Furthermore, historically high commodity prices are benefitting important export trades, such as dairy products. Fitch expects the economy to continue to recover, albeit at a slow pace. The rebuilding of the earthquake-affected areas and the Rugby World Cup which will take place later in 2011, will likely contribute positively to the country's economic growth.

"Despite this challenging operating environment, New Zealand's four major banks have performed well compared to their international peers," says Andrea Jaehne, Director in Fitch's Financial Institutions team.

"Asset quality, capitalisation and profitability remain strong. However, a dependence on wholesale funding, particularly from offshore markets, remains a risk," she adds.

Improvements are taking place, with the RBNZ requiring that banks fund at least 65% of their loan books with customer deposits and long-term wholesale funding instruments such as longer-dated term debt and covered bonds. This funding ratio requirement will increase to 70% in July 2011 and 75% in 2012.

Regulatory capital ratios of New Zealand banks compare well with international peers particularly when the relatively strict requirements of the RBNZ, such as higher deductions for items like dividend payments, are taken into account. All four major banks are owned by the major Australian banks and accounted for around 80% of the New Zealand banking system at end-2010.

ANZ National Bank Limited (ANZNB): Long-Term IDR affirmed at 'AA-'; Outlook Positive; Short-Term IDR affirmed at 'F1+'; Local Currency Long-Term IDR affirmed at 'AA-'; Outlook Positive; Local Currency Short-Term IDR affirmed at 'F1+'; Individual Rating affirmed at 'B'; Support rating affirmed at '1'; Senior unsecured rating for Short-Term notes affirmed at 'F1+'; Senior unsecured rating for Long-Term notes affirmed at 'AA-'; and Senior unsecured rating guaranteed by the New Zealand government affirmed at 'AA+'.

ASB Bank Limited (ASB): Long-Term IDR affirmed at 'AA'; Outlook Stable; Short-Term IDR affirmed at 'F1+'; Local Currency Long-Term IDR affirmed at 'AA'; Outlook Stable Local Currency Short-Term IDR affirmed at 'F1+'; Individual Rating affirmed at 'B'; Support rating affirmed at '1'; and Senior unsecured rating affirmed at 'AA'.
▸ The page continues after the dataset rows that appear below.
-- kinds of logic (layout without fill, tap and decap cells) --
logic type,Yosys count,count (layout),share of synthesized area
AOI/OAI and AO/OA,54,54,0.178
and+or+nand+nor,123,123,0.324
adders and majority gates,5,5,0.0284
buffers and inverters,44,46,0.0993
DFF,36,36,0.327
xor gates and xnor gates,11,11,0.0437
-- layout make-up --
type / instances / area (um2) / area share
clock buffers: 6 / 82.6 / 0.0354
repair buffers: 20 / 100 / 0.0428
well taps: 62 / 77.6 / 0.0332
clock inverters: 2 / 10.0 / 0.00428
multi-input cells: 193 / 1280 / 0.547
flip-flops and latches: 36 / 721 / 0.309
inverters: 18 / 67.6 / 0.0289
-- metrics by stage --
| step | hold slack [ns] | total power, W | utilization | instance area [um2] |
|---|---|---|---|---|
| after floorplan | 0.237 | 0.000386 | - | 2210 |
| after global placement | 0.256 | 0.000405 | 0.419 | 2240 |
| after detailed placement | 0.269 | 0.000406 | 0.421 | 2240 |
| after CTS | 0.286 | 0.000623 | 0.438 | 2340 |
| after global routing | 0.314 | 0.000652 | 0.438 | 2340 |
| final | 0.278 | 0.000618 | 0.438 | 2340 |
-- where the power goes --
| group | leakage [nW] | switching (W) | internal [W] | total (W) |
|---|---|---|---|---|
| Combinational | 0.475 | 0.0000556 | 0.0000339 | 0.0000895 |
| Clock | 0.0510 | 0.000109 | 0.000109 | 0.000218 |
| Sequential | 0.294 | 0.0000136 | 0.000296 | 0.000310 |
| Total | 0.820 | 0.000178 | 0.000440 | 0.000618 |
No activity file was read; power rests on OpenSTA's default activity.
## config.mk

```make
export PLATFORM = sky130hd
export DESIGN_NAME = seg_scan_top
export DESIGN_NICKNAME = d
export VERILOG_FILES = /design/src/rtl/seg_scan_pkg.sv /design/src/rtl/scan_divider.sv /design/src/rtl/nibble_route.sv /design/src/rtl/seg_scan_top.sv
export SDC_FILE = /design/constraint.sdc
export NUM_CORES = 1
export LEC_CHECK = 0
export ABC_AREA = 1
export BUFFER_PORTS_ARGS = -buffer_cell sky130_fd_sc_hd__buf_2
export CORE_MARGIN = 5
export CORE_UTILIZATION = 45
export CTS_CLUSTER_SIZE = 40
export DETAILED_ROUTE_END_ITERATION = 7
export PLACE_DENSITY = 0.65
export SKIP_LAST_GASP = 1
export SLEW_MARGIN = 30
export SYNTH_ARGS = -nofsm -noshare
export SYNTH_HDL_FRONTEND = slang
export SYNTH_HIERARCHICAL = 1
export SYNTH_SLANG_ARGS = --single-unit
```

## constraint.sdc

```tcl
create_clock -name clk -period 3.7 [get_ports clk]
set_clock_uncertainty 0.15 [all_clocks]
set_input_delay 0.37 -clock clk [delete_from_list [all_inputs] [get_ports clk]]
set_output_delay 0.37 -clock clk [all_outputs]
set_load 0.005 [all_outputs]
```
==> src/rtl/bp_cpu_iface.sv <==
module bp_cpu_iface
  import bp_cpu_pkg::*;
#(
  parameter int ID_W        = 10,
  parameter int PRIO_BITS_B = 4,
  parameter int MIN_BP      = 2,
  parameter int DEPTH       = 4
) (
  input  logic            clk,
  input  logic            rst_n,
  input  logic            cand_valid,
  input  logic [ID_W-1:0] cand_id,
  input  logic [7:0]      cand_prio,
  input  logic            cand_grp,
  input  logic [7:0]      prio_mask,
  input  logic [2:0]      bp_a,
  input  logic [2:0]      bp_b,
  input  logic            ack,
  input  logic            eoi,
  output logic            fiq_o,
  output logic            irq_o,
  output logic [ID_W-1:0] ack_id,
  output logic [7:0]      run_prio,
  output logic            err_o
);
  localparam int CW = $clog2(DEPTH + 1);
  localparam logic [ID_W-1:0] SPUR_ID = '1;

  logic [2:0]        bp_g    [2];
  logic [PRIO_W-1:0] impl_g  [2];
  logic [PRIO_W-1:0] field_g [2];
  logic              block_g [2];

  assign bp_g[0] = bp_a;
  assign bp_g[1] = bp_b;

  for (genvar g = 0; g < 2; g++) begin : g_grp
    bp_prio_filter #(
      .IMPL_BITS    ((g == 0) ? PRIO_BITS_B + 1 : PRIO_BITS_B),
      .BP_FLOOR     ((g == 0) ? MIN_BP : MIN_BP + 1),
      .CUT_OFS      ((g == 0) ? 1 : 0),
      .SEVEN_BLOCKS (g == 0)
    ) u_filt (
      .prio    (cand_prio),
      .bp      (bp_g[g]),
      .impl    (impl_g[g]),
      .field   (field_g[g]),
      .blocked (block_g[g])
    );
  end

  // Named internal events for the checker.
  logic [PRIO_W-1:0] sel_impl, sel_field;
  logic              sel_block, below_mask, may_preempt, pending;
  logic              ack_live, grant, refuse, pop, full, empty;
  logic [CW-1:0]     depth;
  logic              err_q;

  always_comb begin
    sel_impl    = impl_g[cand_grp];
    sel_field   = field_g[cand_grp];
    sel_block   = block_g[cand_grp];
    below_mask  = sel_impl < prio_mask;
    may_preempt = empty || (!sel_block && (sel_field < run_prio));
    pending     = cand_valid && below_mask && may_preempt;
    ack_live    = ack && !eoi;
    grant       = ack_live && pending && !full;
    refuse      = ack_live && pending && full;
    pop         = eoi && !empty;
  end

  assign fiq_o  = pending && !cand_grp;
  assign irq_o  = pending &&  cand_grp;
  assign ack_id = grant ? cand_id : SPUR_ID;
  assign err_o  = err_q;

  bp_active_stack #(.DEPTH(DEPTH), .W(PRIO_W)) u_stack (
    .clk   (clk),
    .rst_n (rst_n),
    .push  (grant),
    .pop   (pop),
    .din   (sel_field),
    .top   (run_prio),
    .count (depth),
    .full  (full),
    .empty (empty)
  );

  always_ff @(posedge clk or negedge rst_n) begin
    if (!rst_n) err_q <= 1'b0;
    else        err_q <= refuse;
  end
endmodule
$ cat config.mk
export PLATFORM = sky130hd
export DESIGN_NAME = ptw_top
export DESIGN_NICKNAME = d
export VERILOG_FILES = /design/src/rtl/ptw_pkg.sv /design/src/rtl/ptw_base_reg.sv /design/src/rtl/ptw_addr_gen.sv /design/src/rtl/ptw_entry_check.sv /design/src/rtl/ptw_fsm.sv /design/src/rtl/ptw_top.sv
export SDC_FILE = /design/constraint.sdc
export NUM_CORES = 1
export LEC_CHECK = 0
export BUFFER_PORTS_ARGS = -buffer_cell sky130_fd_sc_hd__buf_2
export CAP_MARGIN = 30
export CORE_MARGIN = 8
export CORE_UTILIZATION = 50
export CTS_BUF_LIST = sky130_fd_sc_hd__clkbuf_4 sky130_fd_sc_hd__clkbuf_8
export DETAILED_ROUTE_END_ITERATION = 12
export PLACE_DENSITY = 0.72
export SLEW_MARGIN = 5
export SYNTH_ARGS = -nofsm -noshare
export SYNTH_HDL_FRONTEND = slang
export SYNTH_HIERARCHICAL = 1
export SYNTH_SLANG_ARGS = --single-unit
export TNS_END_PERCENT = 10
$ cat constraint.sdc
create_clock -name clk -period 2.3 [get_ports clk]
set_input_delay 0.115 -clock clk [delete_from_list [all_inputs] [get_ports clk]]
set_output_delay 0.115 -clock clk [all_outputs]
set_load 0.05 [all_outputs]
$ cat src/rtl/ptw_pkg.sv
// Package: shared types and entry field positions for the page table walker.
// Assumes 32-bit entries with the present flag at the top and rights below it.
package ptw_pkg;

    typedef enum logic [1:0] {
        ST_IDLE      = 2'd0,
        ST_READ_REQ  = 2'd1,
        ST_WAIT_DATA = 2'd2,
        ST_RESPOND   = 2'd3
    } walk_state_t;

    typedef enum logic [1:0] {
        ACC_LOAD  = 2'b00,
        ACC_STORE = 2'b01,
        ACC_FETCH = 2'b10,
        ACC_NONE  = 2'b11
    } access_t;

    typedef enum logic [1:0] {
        RGT_RO   = 2'b00,
        RGT_RW   = 2'b01,
        RGT_EXEC = 2'b10,
        RGT_RSVD = 2'b11
    } rights_t;

    typedef enum logic [1:0] {
        CAUSE_NONE   = 2'b00,
        CAUSE_ABSENT = 2'b01,
        CAUSE_PROT   = 2'b10
    } cause_t;

    localparam int ENTRY_W    = 32;
    localparam int PRESENT_B  = 31;
    localparam int RIGHTS_LSB = 29;

endpackage

$ cat src/rtl/ptw_base_reg.sv
// Module: table base register with deferred update.
// Assumes writes arriving while the walker is busy must not disturb the walk
// in flight; the last such write is parked and applied once idle.
module ptw_base_reg #(
    parameter int          ADDR_W   = 32,
    parameter logic [31:0] BASE_RST = 32'h0
) (
    input  logic              clk,
    input  logic              rst_n,
    input  logic              idle,
    input  logic              base_we,
    input  logic [ADDR_W-1:0] base_wdata,
    output logic [ADDR_W-1:0] base_q,
    output logic              hold_off
);

    logic              pend_q;
    logic [ADDR_W-1:0] pend_data_q;

    // Update the base when idle, otherwise park the newest write.
    always_ff @(posedge clk) begin
        if (!rst_n) begin
            base_q      <= BASE_RST[ADDR_W-1:0];
            pend_q      <= 1'b0;
            pend_data_q <= '0;
        end else if (idle) begin
            if (base_we) begin
                base_q <= base_wdata;
                pend_q <= 1'b0;
            end else if (pend_q) begin
                base_q <= pend_data_q;
                pend_q <= 1'b0;
            end
        end else if (base_we) begin
            pend_q      <= 1'b1;
            pend_data_q <= base_wdata;
        end
    end

    // Block new walks during the cycle in which the base changes.
    always_comb hold_off = idle && (base_we || pend_q);

endmodule

$ cat src/rtl/ptw_addr_gen.sv
// Module: entry address generator.
// Assumes entries are 2**IDX_SHIFT bytes apart, indexed by page number.
module ptw_addr_gen #(
    parameter int ADDR_W    = 32,
    parameter int VPN_W     = 20,
    parameter int IDX_SHIFT = 2
) (
    input  logic [ADDR_W-1:0] base,
    input  logic [VPN_W-1:0]  vpn,
    output logic [ADDR_W-1:0] entry_addr
);

    localparam int PAD_W = ADDR_W - VPN_W;

    logic [ADDR_W-1:0] vpn_ext;

    // Widen the page number and scale it by the entry size.
    always_comb begin
        vpn_ext    = {{PAD_W{1'b0}}, vpn};
        entry_addr = base + (vpn_ext << IDX_SHIFT);
    end

endmodule

$ cat src/rtl/ptw_entry_check.sv
// Module: entry decoder and permission check.
// Assumes presence is tested before rights, so an absent entry always
// reports not-present.
module ptw_entry_check
    import ptw_pkg::*;
#(
    parameter int PPN_W = 20
) (
    input  logic [ENTRY_W-1:0] entry,
    input  logic [1:0]         acc,
    output logic [PPN_W-1:0]   ppn,
    output logic [1:0]         cause,
    output logic               fault
);

    logic    present;
    rights_t rights;
    logic    permit;

    // Split the entry into its fields.
    always_comb begin
        present = entry[PRESENT_B];
        rights  = rights_t'(entry[RIGHTS_LSB+1:RIGHTS_LSB]);
        ppn     = entry[PPN_W-1:0];
    end

    // Rights against access kind.
    always_comb begin
        unique case (access_t'(acc))
            ACC_LOAD:  permit = (rights == RGT_RO) || (rights == RGT_RW);
            ACC_STORE: permit = (rights == RGT_RW);
            ACC_FETCH: permit = (rights == RGT_EXEC);
            default:   permit = 1'b0;
        endcase
    end

    // Presence first, then protection.
    always_comb begin
        if (!present)     cause = CAUSE_ABSENT;
        else if (!permit) cause = CAUSE_PROT;
        else              cause = CAUSE_NONE;
        fault = (cause != CAUSE_NONE);
    end

endmodule

$ cat src/rtl/ptw_fsm.sv
// Module: walk sequencer: idle, issue read, wait for data, respond.
// Assumes the memory returns exactly one response per accepted read.
module ptw_fsm
    import ptw_pkg::*;
(
    input  logic clk,
    input  logic rst_n,
    input  logic req_valid,
    input  logic hold_off,
    input  logic mem_rd_ready,
    input  logic mem_rsp_valid,
    output logic idle,
    output logic accept,
    output logic take_rsp,
    output logic rd_valid,
    output logic respond
);

    walk_state_t st_q, st_d;

    // Handshake decodes for the current state.
    always_comb begin
        idle     = (st_q == ST_IDLE);
        accept   = idle && !hold_off && req_valid;
        rd_valid = (st_q == ST_READ_REQ);
        take_rsp = (st_q == ST_WAIT_DATA) && mem_rsp_valid;
        respond  = (st_q == ST_RESPOND);
    end

    // Next-state selection.
    always_comb begin
        st_d = st_q;
        unique case (st_q)
            ST_IDLE:      if (accept)       st_d = ST_READ_REQ;
            ST_READ_REQ:  if (mem_rd_ready) st_d = ST_WAIT_DATA;
            ST_WAIT_DATA: if (mem_rsp_valid) st_d = ST_RESPOND;
            default:                        st_d = ST_IDLE;
        endcase
    end

    // State register.
    always_ff @(posedge clk) begin
        if (!rst_n) st_q <= ST_IDLE;
        else        st_q <= st_d;
    end

endmodule

$ cat src/rtl/ptw_top.sv
// Module: single-level page table walker top.
// Assumes one walk at a time and a memory that answers every accepted read.
module ptw_top
    import ptw_pkg::*;
#(
    parameter int          ADDR_W    = 32,
    parameter int          VPN_W     = 20,
    parameter int          OFF_W     = 12,
    parameter int          PPN_W     = 20,
    parameter int          IDX_SHIFT = 2,
    parameter logic [31:0] BASE_RST  = 32'h0
) (
    input  logic              clk,
    input  logic              rst_n,
    input  logic              req_valid,
    output logic              req_ready,
    input  logic [VPN_W-1:0]  req_vpn,
    input  logic [OFF_W-1:0]  req_off,
    input  logic [1:0]        req_acc,
    input  logic              base_we,
    input  logic [ADDR_W-1:0] base_wdata,
    output logic              mem_rd_valid,
    input  logic              mem_rd_ready,
    output logic [ADDR_W-1:0] mem_rd_addr,
    input  logic              mem_rsp_valid,
    input  logic [ENTRY_W-1:0] mem_rsp_data,
    output logic              res_valid,
    output logic              res_fault,
    output logic [1:0]        res_cause,
    output logic [PPN_W-1:0]  res_ppn,
    output logic [OFF_W-1:0]  res_off,
    output logic              res_wr_commit
);

    logic              idle, accept, take_rsp, respond, hold_off;
    logic [ADDR_W-1:0] base_q;
    logic [VPN_W-1:0]  vpn_q;
    logic [OFF_W-1:0]  off_q;
    logic [1:0]        acc_q;
    logic [PPN_W-1:0]  chk_ppn;
    logic [1:0]        chk_cause;
    logic              chk_fault;
    logic [PPN_W-1:0]  ppn_q;
    logic [1:0]        cause_q;
    logic              fault_q;

    ptw_base_reg #(.ADDR_W(ADDR_W), .BASE_RST(BASE_RST)) base_i (
        .clk(clk), .rst_n(rst_n), .idle(idle), .base_we(base_we),
        .base_wdata(base_wdata), .base_q(base_q), .hold_off(hold_off)
    );

    ptw_fsm fsm_i (
        .clk(clk), .rst_n(rst_n), .req_valid(req_valid), .hold_off(hold_off),
        .mem_rd_ready(mem_rd_ready), .mem_rsp_valid(mem_rsp_valid),
        .idle(idle), .accept(accept), .take_rsp(take_rsp),
        .rd_valid(mem_rd_valid), .respond(respond)
    );

    ptw_addr_gen #(.ADDR_W(ADDR_W), .VPN_W(VPN_W), .IDX_SHIFT(IDX_SHIFT)) addr_i (
        .base(base_q), .vpn(vpn_q), .entry_addr(mem_rd_addr)
    );

    ptw_entry_check #(.PPN_W(PPN_W)) chk_i (
        .entry(mem_rsp_data), .acc(acc_q), .ppn(chk_ppn),
        .cause(chk_cause), .fault(chk_fault)
    );

    // Capture the request fields when a walk is accepted.
    always_ff @(posedge clk) begin
        if (!rst_n) begin
            vpn_q <= '0;
            off_q <= '0;
            acc_q <= 2'b00;
        end else if (accept) begin
            vpn_q <= req_vpn;
            off_q <= req_off;
            acc_q <= req_acc;
        end
    end

    // Capture the decoded entry when memory answers.
    always_ff @(posedge clk) begin
        if (!rst_n) begin
            ppn_q   <= '0;
            cause_q <= CAUSE_NONE;
            fault_q <= 1'b0;
        end else if (take_rsp) begin
            ppn_q   <= chk_ppn;
            cause_q <= chk_cause;
            fault_q <= chk_fault;
        end
    end

    // Drive the request handshake and the result port.
    always_comb begin
        req_ready     = idle && !hold_off;
        res_valid     = respond;
        res_fault     = respond && fault_q;
        res_cause     = respond ? cause_q : CAUSE_NONE;
        res_ppn       = (respond && !fault_q) ? ppn_q : '0;
        res_off       = respond ? off_q : '0;
        res_wr_commit = respond && !fault_q && (acc_q == ACC_STORE);
    end

endmodule

==> reports/qor.csv <==
metric,value,unit
Reg-to-Reg Start,fsm_i/st_q[0]$_SDFFE_PN0P_,
Final setup viols,24,
largest family of logic cells by synthesized area,simple AND/OR/NAND/NOR gates,
"EDFF count, synth",0,
Worst VDD drop,0.810,mV
Tmin final,2.83,ns
Worst Setup SP,vpn_q[0]$_SDFFE_PN0P_,
number of placement rows,43,
"Distinct cells, synth",62,
vias post-DR,6118,
worst skew pair latency,0.43,ns
Critical R2R Capture,fsm_i/st_q[0]$_SDFFE_PN0P_,
Worst slew margin,50.5,%
drt wl/cell,15.9,um
"Cell Area, Synth",7130,um^2
Final Instance Area,9670,um^2
compound-gate portion of the synthesized area,17.9,%
Register Area,2480,um^2
vias in the first global route,6047,
status,"finished, violations left",
crit path cell chain,ha_4 > inv_2 > fa_2 > nor2b_2 > o2111a_1 > o31a_1 > o211ai_4 > a21oi_1 > xor2_2 > buf_4,
# port buffers,165,
total gr overflow,0,
ys async rst share,0,%
max incr delay on CP,0.36,ns
fin crit share,123,%
Sequential Power Share,32.6,%
Least-Margin Pin Slew,0.739,ns
syn avg cell area,9.49,um^2
Sw Ratio,38.5,%
Fill cells,1055,
placed inst area,8150,um^2
largest net degree at the start of global routing,55,
area occupied by multi-input gates,4240,um^2
power per standard cell area,869,nW/um^2
Final ANT Viol Nets,0,
DR pass1 iterations,4,
RD Place Congestion,0.911,
"area leader, netlist",dfxtp_1,
RSZ-0062 raised after global routing,yes,
post-synthesis register bit count,124,
clk_skew,0.0122,ns
initial antenna violation count,0,
fmax,354,MHz
initial core utilization,51.2,%
DR iter-0 viols,309,
crit path buf inv count,2,
Post-Synth XOR/XNOR Area,2.58,%
first-pass GRT wire length,30300,um
CTS HTree Levels,4,
final slew viol count,0,
R2R depth,6,
post-synth top area share,34.8,%
Crit-path slowest cell,dfxtp_2,
clk sinks,124,
GR Util All Layers,20.5,%
crit path capture,mem_rd_addr[28],
Synth-to-Final Area Change,35.6,%
final wirelength,19100,um
"top cells by area, synth","dfxtp_1 (35%), mux2i_1 (13%), o2bb2ai_2 (6.3%)",
Gate power share,42.8,%
"Net count, final",1136,
setup_tns,-7.89,ns
# DRC,0,
Top delay family on crit path,compound AO/OA/AOI/OAI gates,
Critical Path Source Type,flop,
fraction of layout cells with a size suffix above 1,31.4,%
top_reg_cell synth,dfxtp_1,
CTS tree,built,
Crit. End Element,output port,
clk buf depth,2,
die width,135,um
full die area,18300,um^2
Vias/cell,5.10,
maxcap violations,0,
Crit path depth,10,
"Clk pin slew, worst setup/hold paths",0.07,ns
failing checks,negative setup slack,
worst hold path type,in2reg,
Clock power frac,24.6,%
hpwl dp,13100,um
worst setup margin,-0.527,ns
Placeable Area,13900,um^2
Root Driver,clkbuf_8,
Synth Area in Adders,4.67,%
DP Worst Slack,-0.237,ns
YS warnings,6,
die height,135,um
mux contribution to synthesized area,12.8,%
CTS Buf Count,17,
Final Hold Vio Count,0,
"setup slack, reg-to-reg",0.31,ns
"Net Count, Synth",882,
Psw,0.00323,W
CP Max Fanout,5,
Pleak,4.16,nW
Int Pwr,0.00517,W
Post-Syn Instances,752,
Setup CP Type,reg2out,
worst endpoint data arrival time,2.71,ns
simple-gate share of the synthesized area,18.8,%
register area share after synthesis,34.8,%
WP data required,2.18,ns
io pins,175,
==> routing by layer <==
metal	global-route usage, %	part of all wire [%]	vias up
met1	24.4	44	2861
met2	35.3	50	141
met4	7.90	1.8	0
li1	-	-	3092
met3	4.41	4.4	24
met5	0	0	-
==> worst min-delay path, delay by kind of cell <==
family,cells,cell delay (ns)
buffers and inverters,2,0.13
muxes,1,0.13
and+or+nand+nor,1,0.06
==> how the worst min path moves through the flow <==
stage                     start  cells past startpoint                                  to
2_1_floorplan     base_wdata[0]                      2  base_i/pend_data_q[0]$_SDFFE_PN0P_
3_3_place_gp      base_wdata[3]                      3  base_i/pend_data_q[3]$_SDFFE_PN0P_
3_5_place_dp      base_wdata[4]                      3  base_i/pend_data_q[4]$_SDFFE_PN0P_
4_1_cts        mem_rsp_data[31]                      4             cause_q[0]$_SDFFE_PN0P_
5_1_grt        mem_rsp_data[31]                      4             cause_q[0]$_SDFFE_PN0P_
6_report       mem_rsp_data[31]                      4             cause_q[0]$_SDFFE_PN0P_
==> layout by cell type (no fill, tap or decap), types with 5 or more instances in the layout <==
| master | count |
|---|---|
| a21boi_1 | 32 |
| a21oi_1 | 21 |
| and2_1 | 38 |
| buf_2 | 141 |
| buf_4 | 61 |
| buf_6 | 9 |
| clkbuf_4 | 5 |
| clkbuf_8 | 21 |
| dfxtp_1 | 122 |
| dlygate4sd3_1 | 86 |
| ha_1 | 20 |
| inv_1 | 20 |
| mux2i_1 | 91 |
| nand2_1 | 92 |
| nand2b_1 | 7 |
| nand3_1 | 13 |
| nor2_1 | 11 |
| nor2b_1 | 59 |
| nor3_1 | 11 |
| o211ai_1 | 7 |
| o21ai_0 | 8 |
| o21ai_1 | 6 |
| o2bb2ai_2 | 30 |
| xnor2_1 | 8 |
| xor2_2 | 8 |
==> logic make-up (layout without fill, tap and decap cells) <==
logic type	Yosys count	after routing
other	0	1
AOI/OAI and AO/OA	147	147
xor gates and xnor gates	21	21
buffers and inverters	88	354
DFF	124	124
muxes	91	91
and+or+nand+nor	255	255
adders and majority gates	26	26
==> through the flow <==
step           hold WS (ns)  total power (W)  instances  util [%]
3_5_place_dp          0.375          0.00608       1079      58.5
2_1_floorplan         0.250          0.00534        752         -
4_1_cts              0.0105          0.00830       1197      68.2
3_3_place_gp          0.368          0.00604       1079      58.5
6_report             0.0358          0.00840       1199      69.4
5_1_grt              0.0365          0.00881       1198      69.4
==> power groups by stage <==
stage          sequential [W]  clock [W]  combinational (W)
6_report              0.00274    0.00206            0.00360
5_1_grt               0.00278    0.00219            0.00384
4_1_cts               0.00273    0.00210            0.00347
3_5_place_dp          0.00277          0            0.00331
3_3_place_gp          0.00276          0            0.00328
2_1_floorplan         0.00272          0            0.00263
==> sequential cells by signal, summed over array words and instances (netlist names) <==
signal and cells:
acc_q 2, base_i/base_q 32, base_i/pend_data_q 32, base_i/pend_q 1, cause_q 2, fault_q 1, fsm_i/st_q 2, off_q 12
ppn_q 20, vpn_q 20
==> final cells by class <==
cell class	instances	share of cell area [%]
multi-input combinational	540	43.8
sequential	124	25.7
timing repair buffer	302	22.9
clock buffer	25	3.30
tap	180	2.33
clock inverter	6	1.13
inverter	21	0.815
antenna	1	0.0259
==> cells in the mapped netlist, types with 6 or more instances <==
master and n:
xor2_1 11, clkbuf_1 7, a21boi_1 33, dfxtp_1 124, nand2_1 92, o211ai_1 7, xnor2_1 10, and2_1 38
buf_4 27, nor2_1 13, o21ai_1 7, inv_1 21, a21oi_1 23, nand2b_1 7, nor3_1 12, o2bb2ai_2 30
nand3_1 13, mux2i_1 91, nor2b_1 61, buf_2 21, buf_12 6, o21ai_0 8, ha_1 25
==> repair_timing <==
| item | in CTS | in global routing |
|---|---|---|
| pin swaps | 7 | 9 |
| buffers inserted | 1 | 1 |
| setup endpoints to repair | 25 | 26 |
| gates resized for setup | 18 | 55 |
| hold buffers | 86 | 0 |
| hold endpoints to repair | 110 | 0 |
Note: power is estimated with default switching activity, not from simulation.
Bank of New Zealand (BNZ): Long-Term IDR affirmed at 'AA'; Outlook Stable; Short-Term IDR affirmed at 'F1+'; Local Currency Long-Term IDR affirmed at 'AA'; Outlook Stable Local Currency Short-Term IDR affirmed at 'F1+'; Individual Rating affirmed at 'B'; Support rating affirmed at '1'; and Senior unsecured rating affirmed at 'AA'.

Westpac New Zealand Limited (WNZL): Long-Term IDR affirmed at 'AA'; Outlook Stable; Short-Term IDR affirmed at 'F1+'; Local Currency Long-Term IDR affirmed at 'AA'; Outlook Stable Local Currency Short-Term IDR affirmed at 'F1+'; Individual Rating affirmed at 'B'; Support rating affirmed at '1'; and Senior unsecured rating affirmed at 'AA'.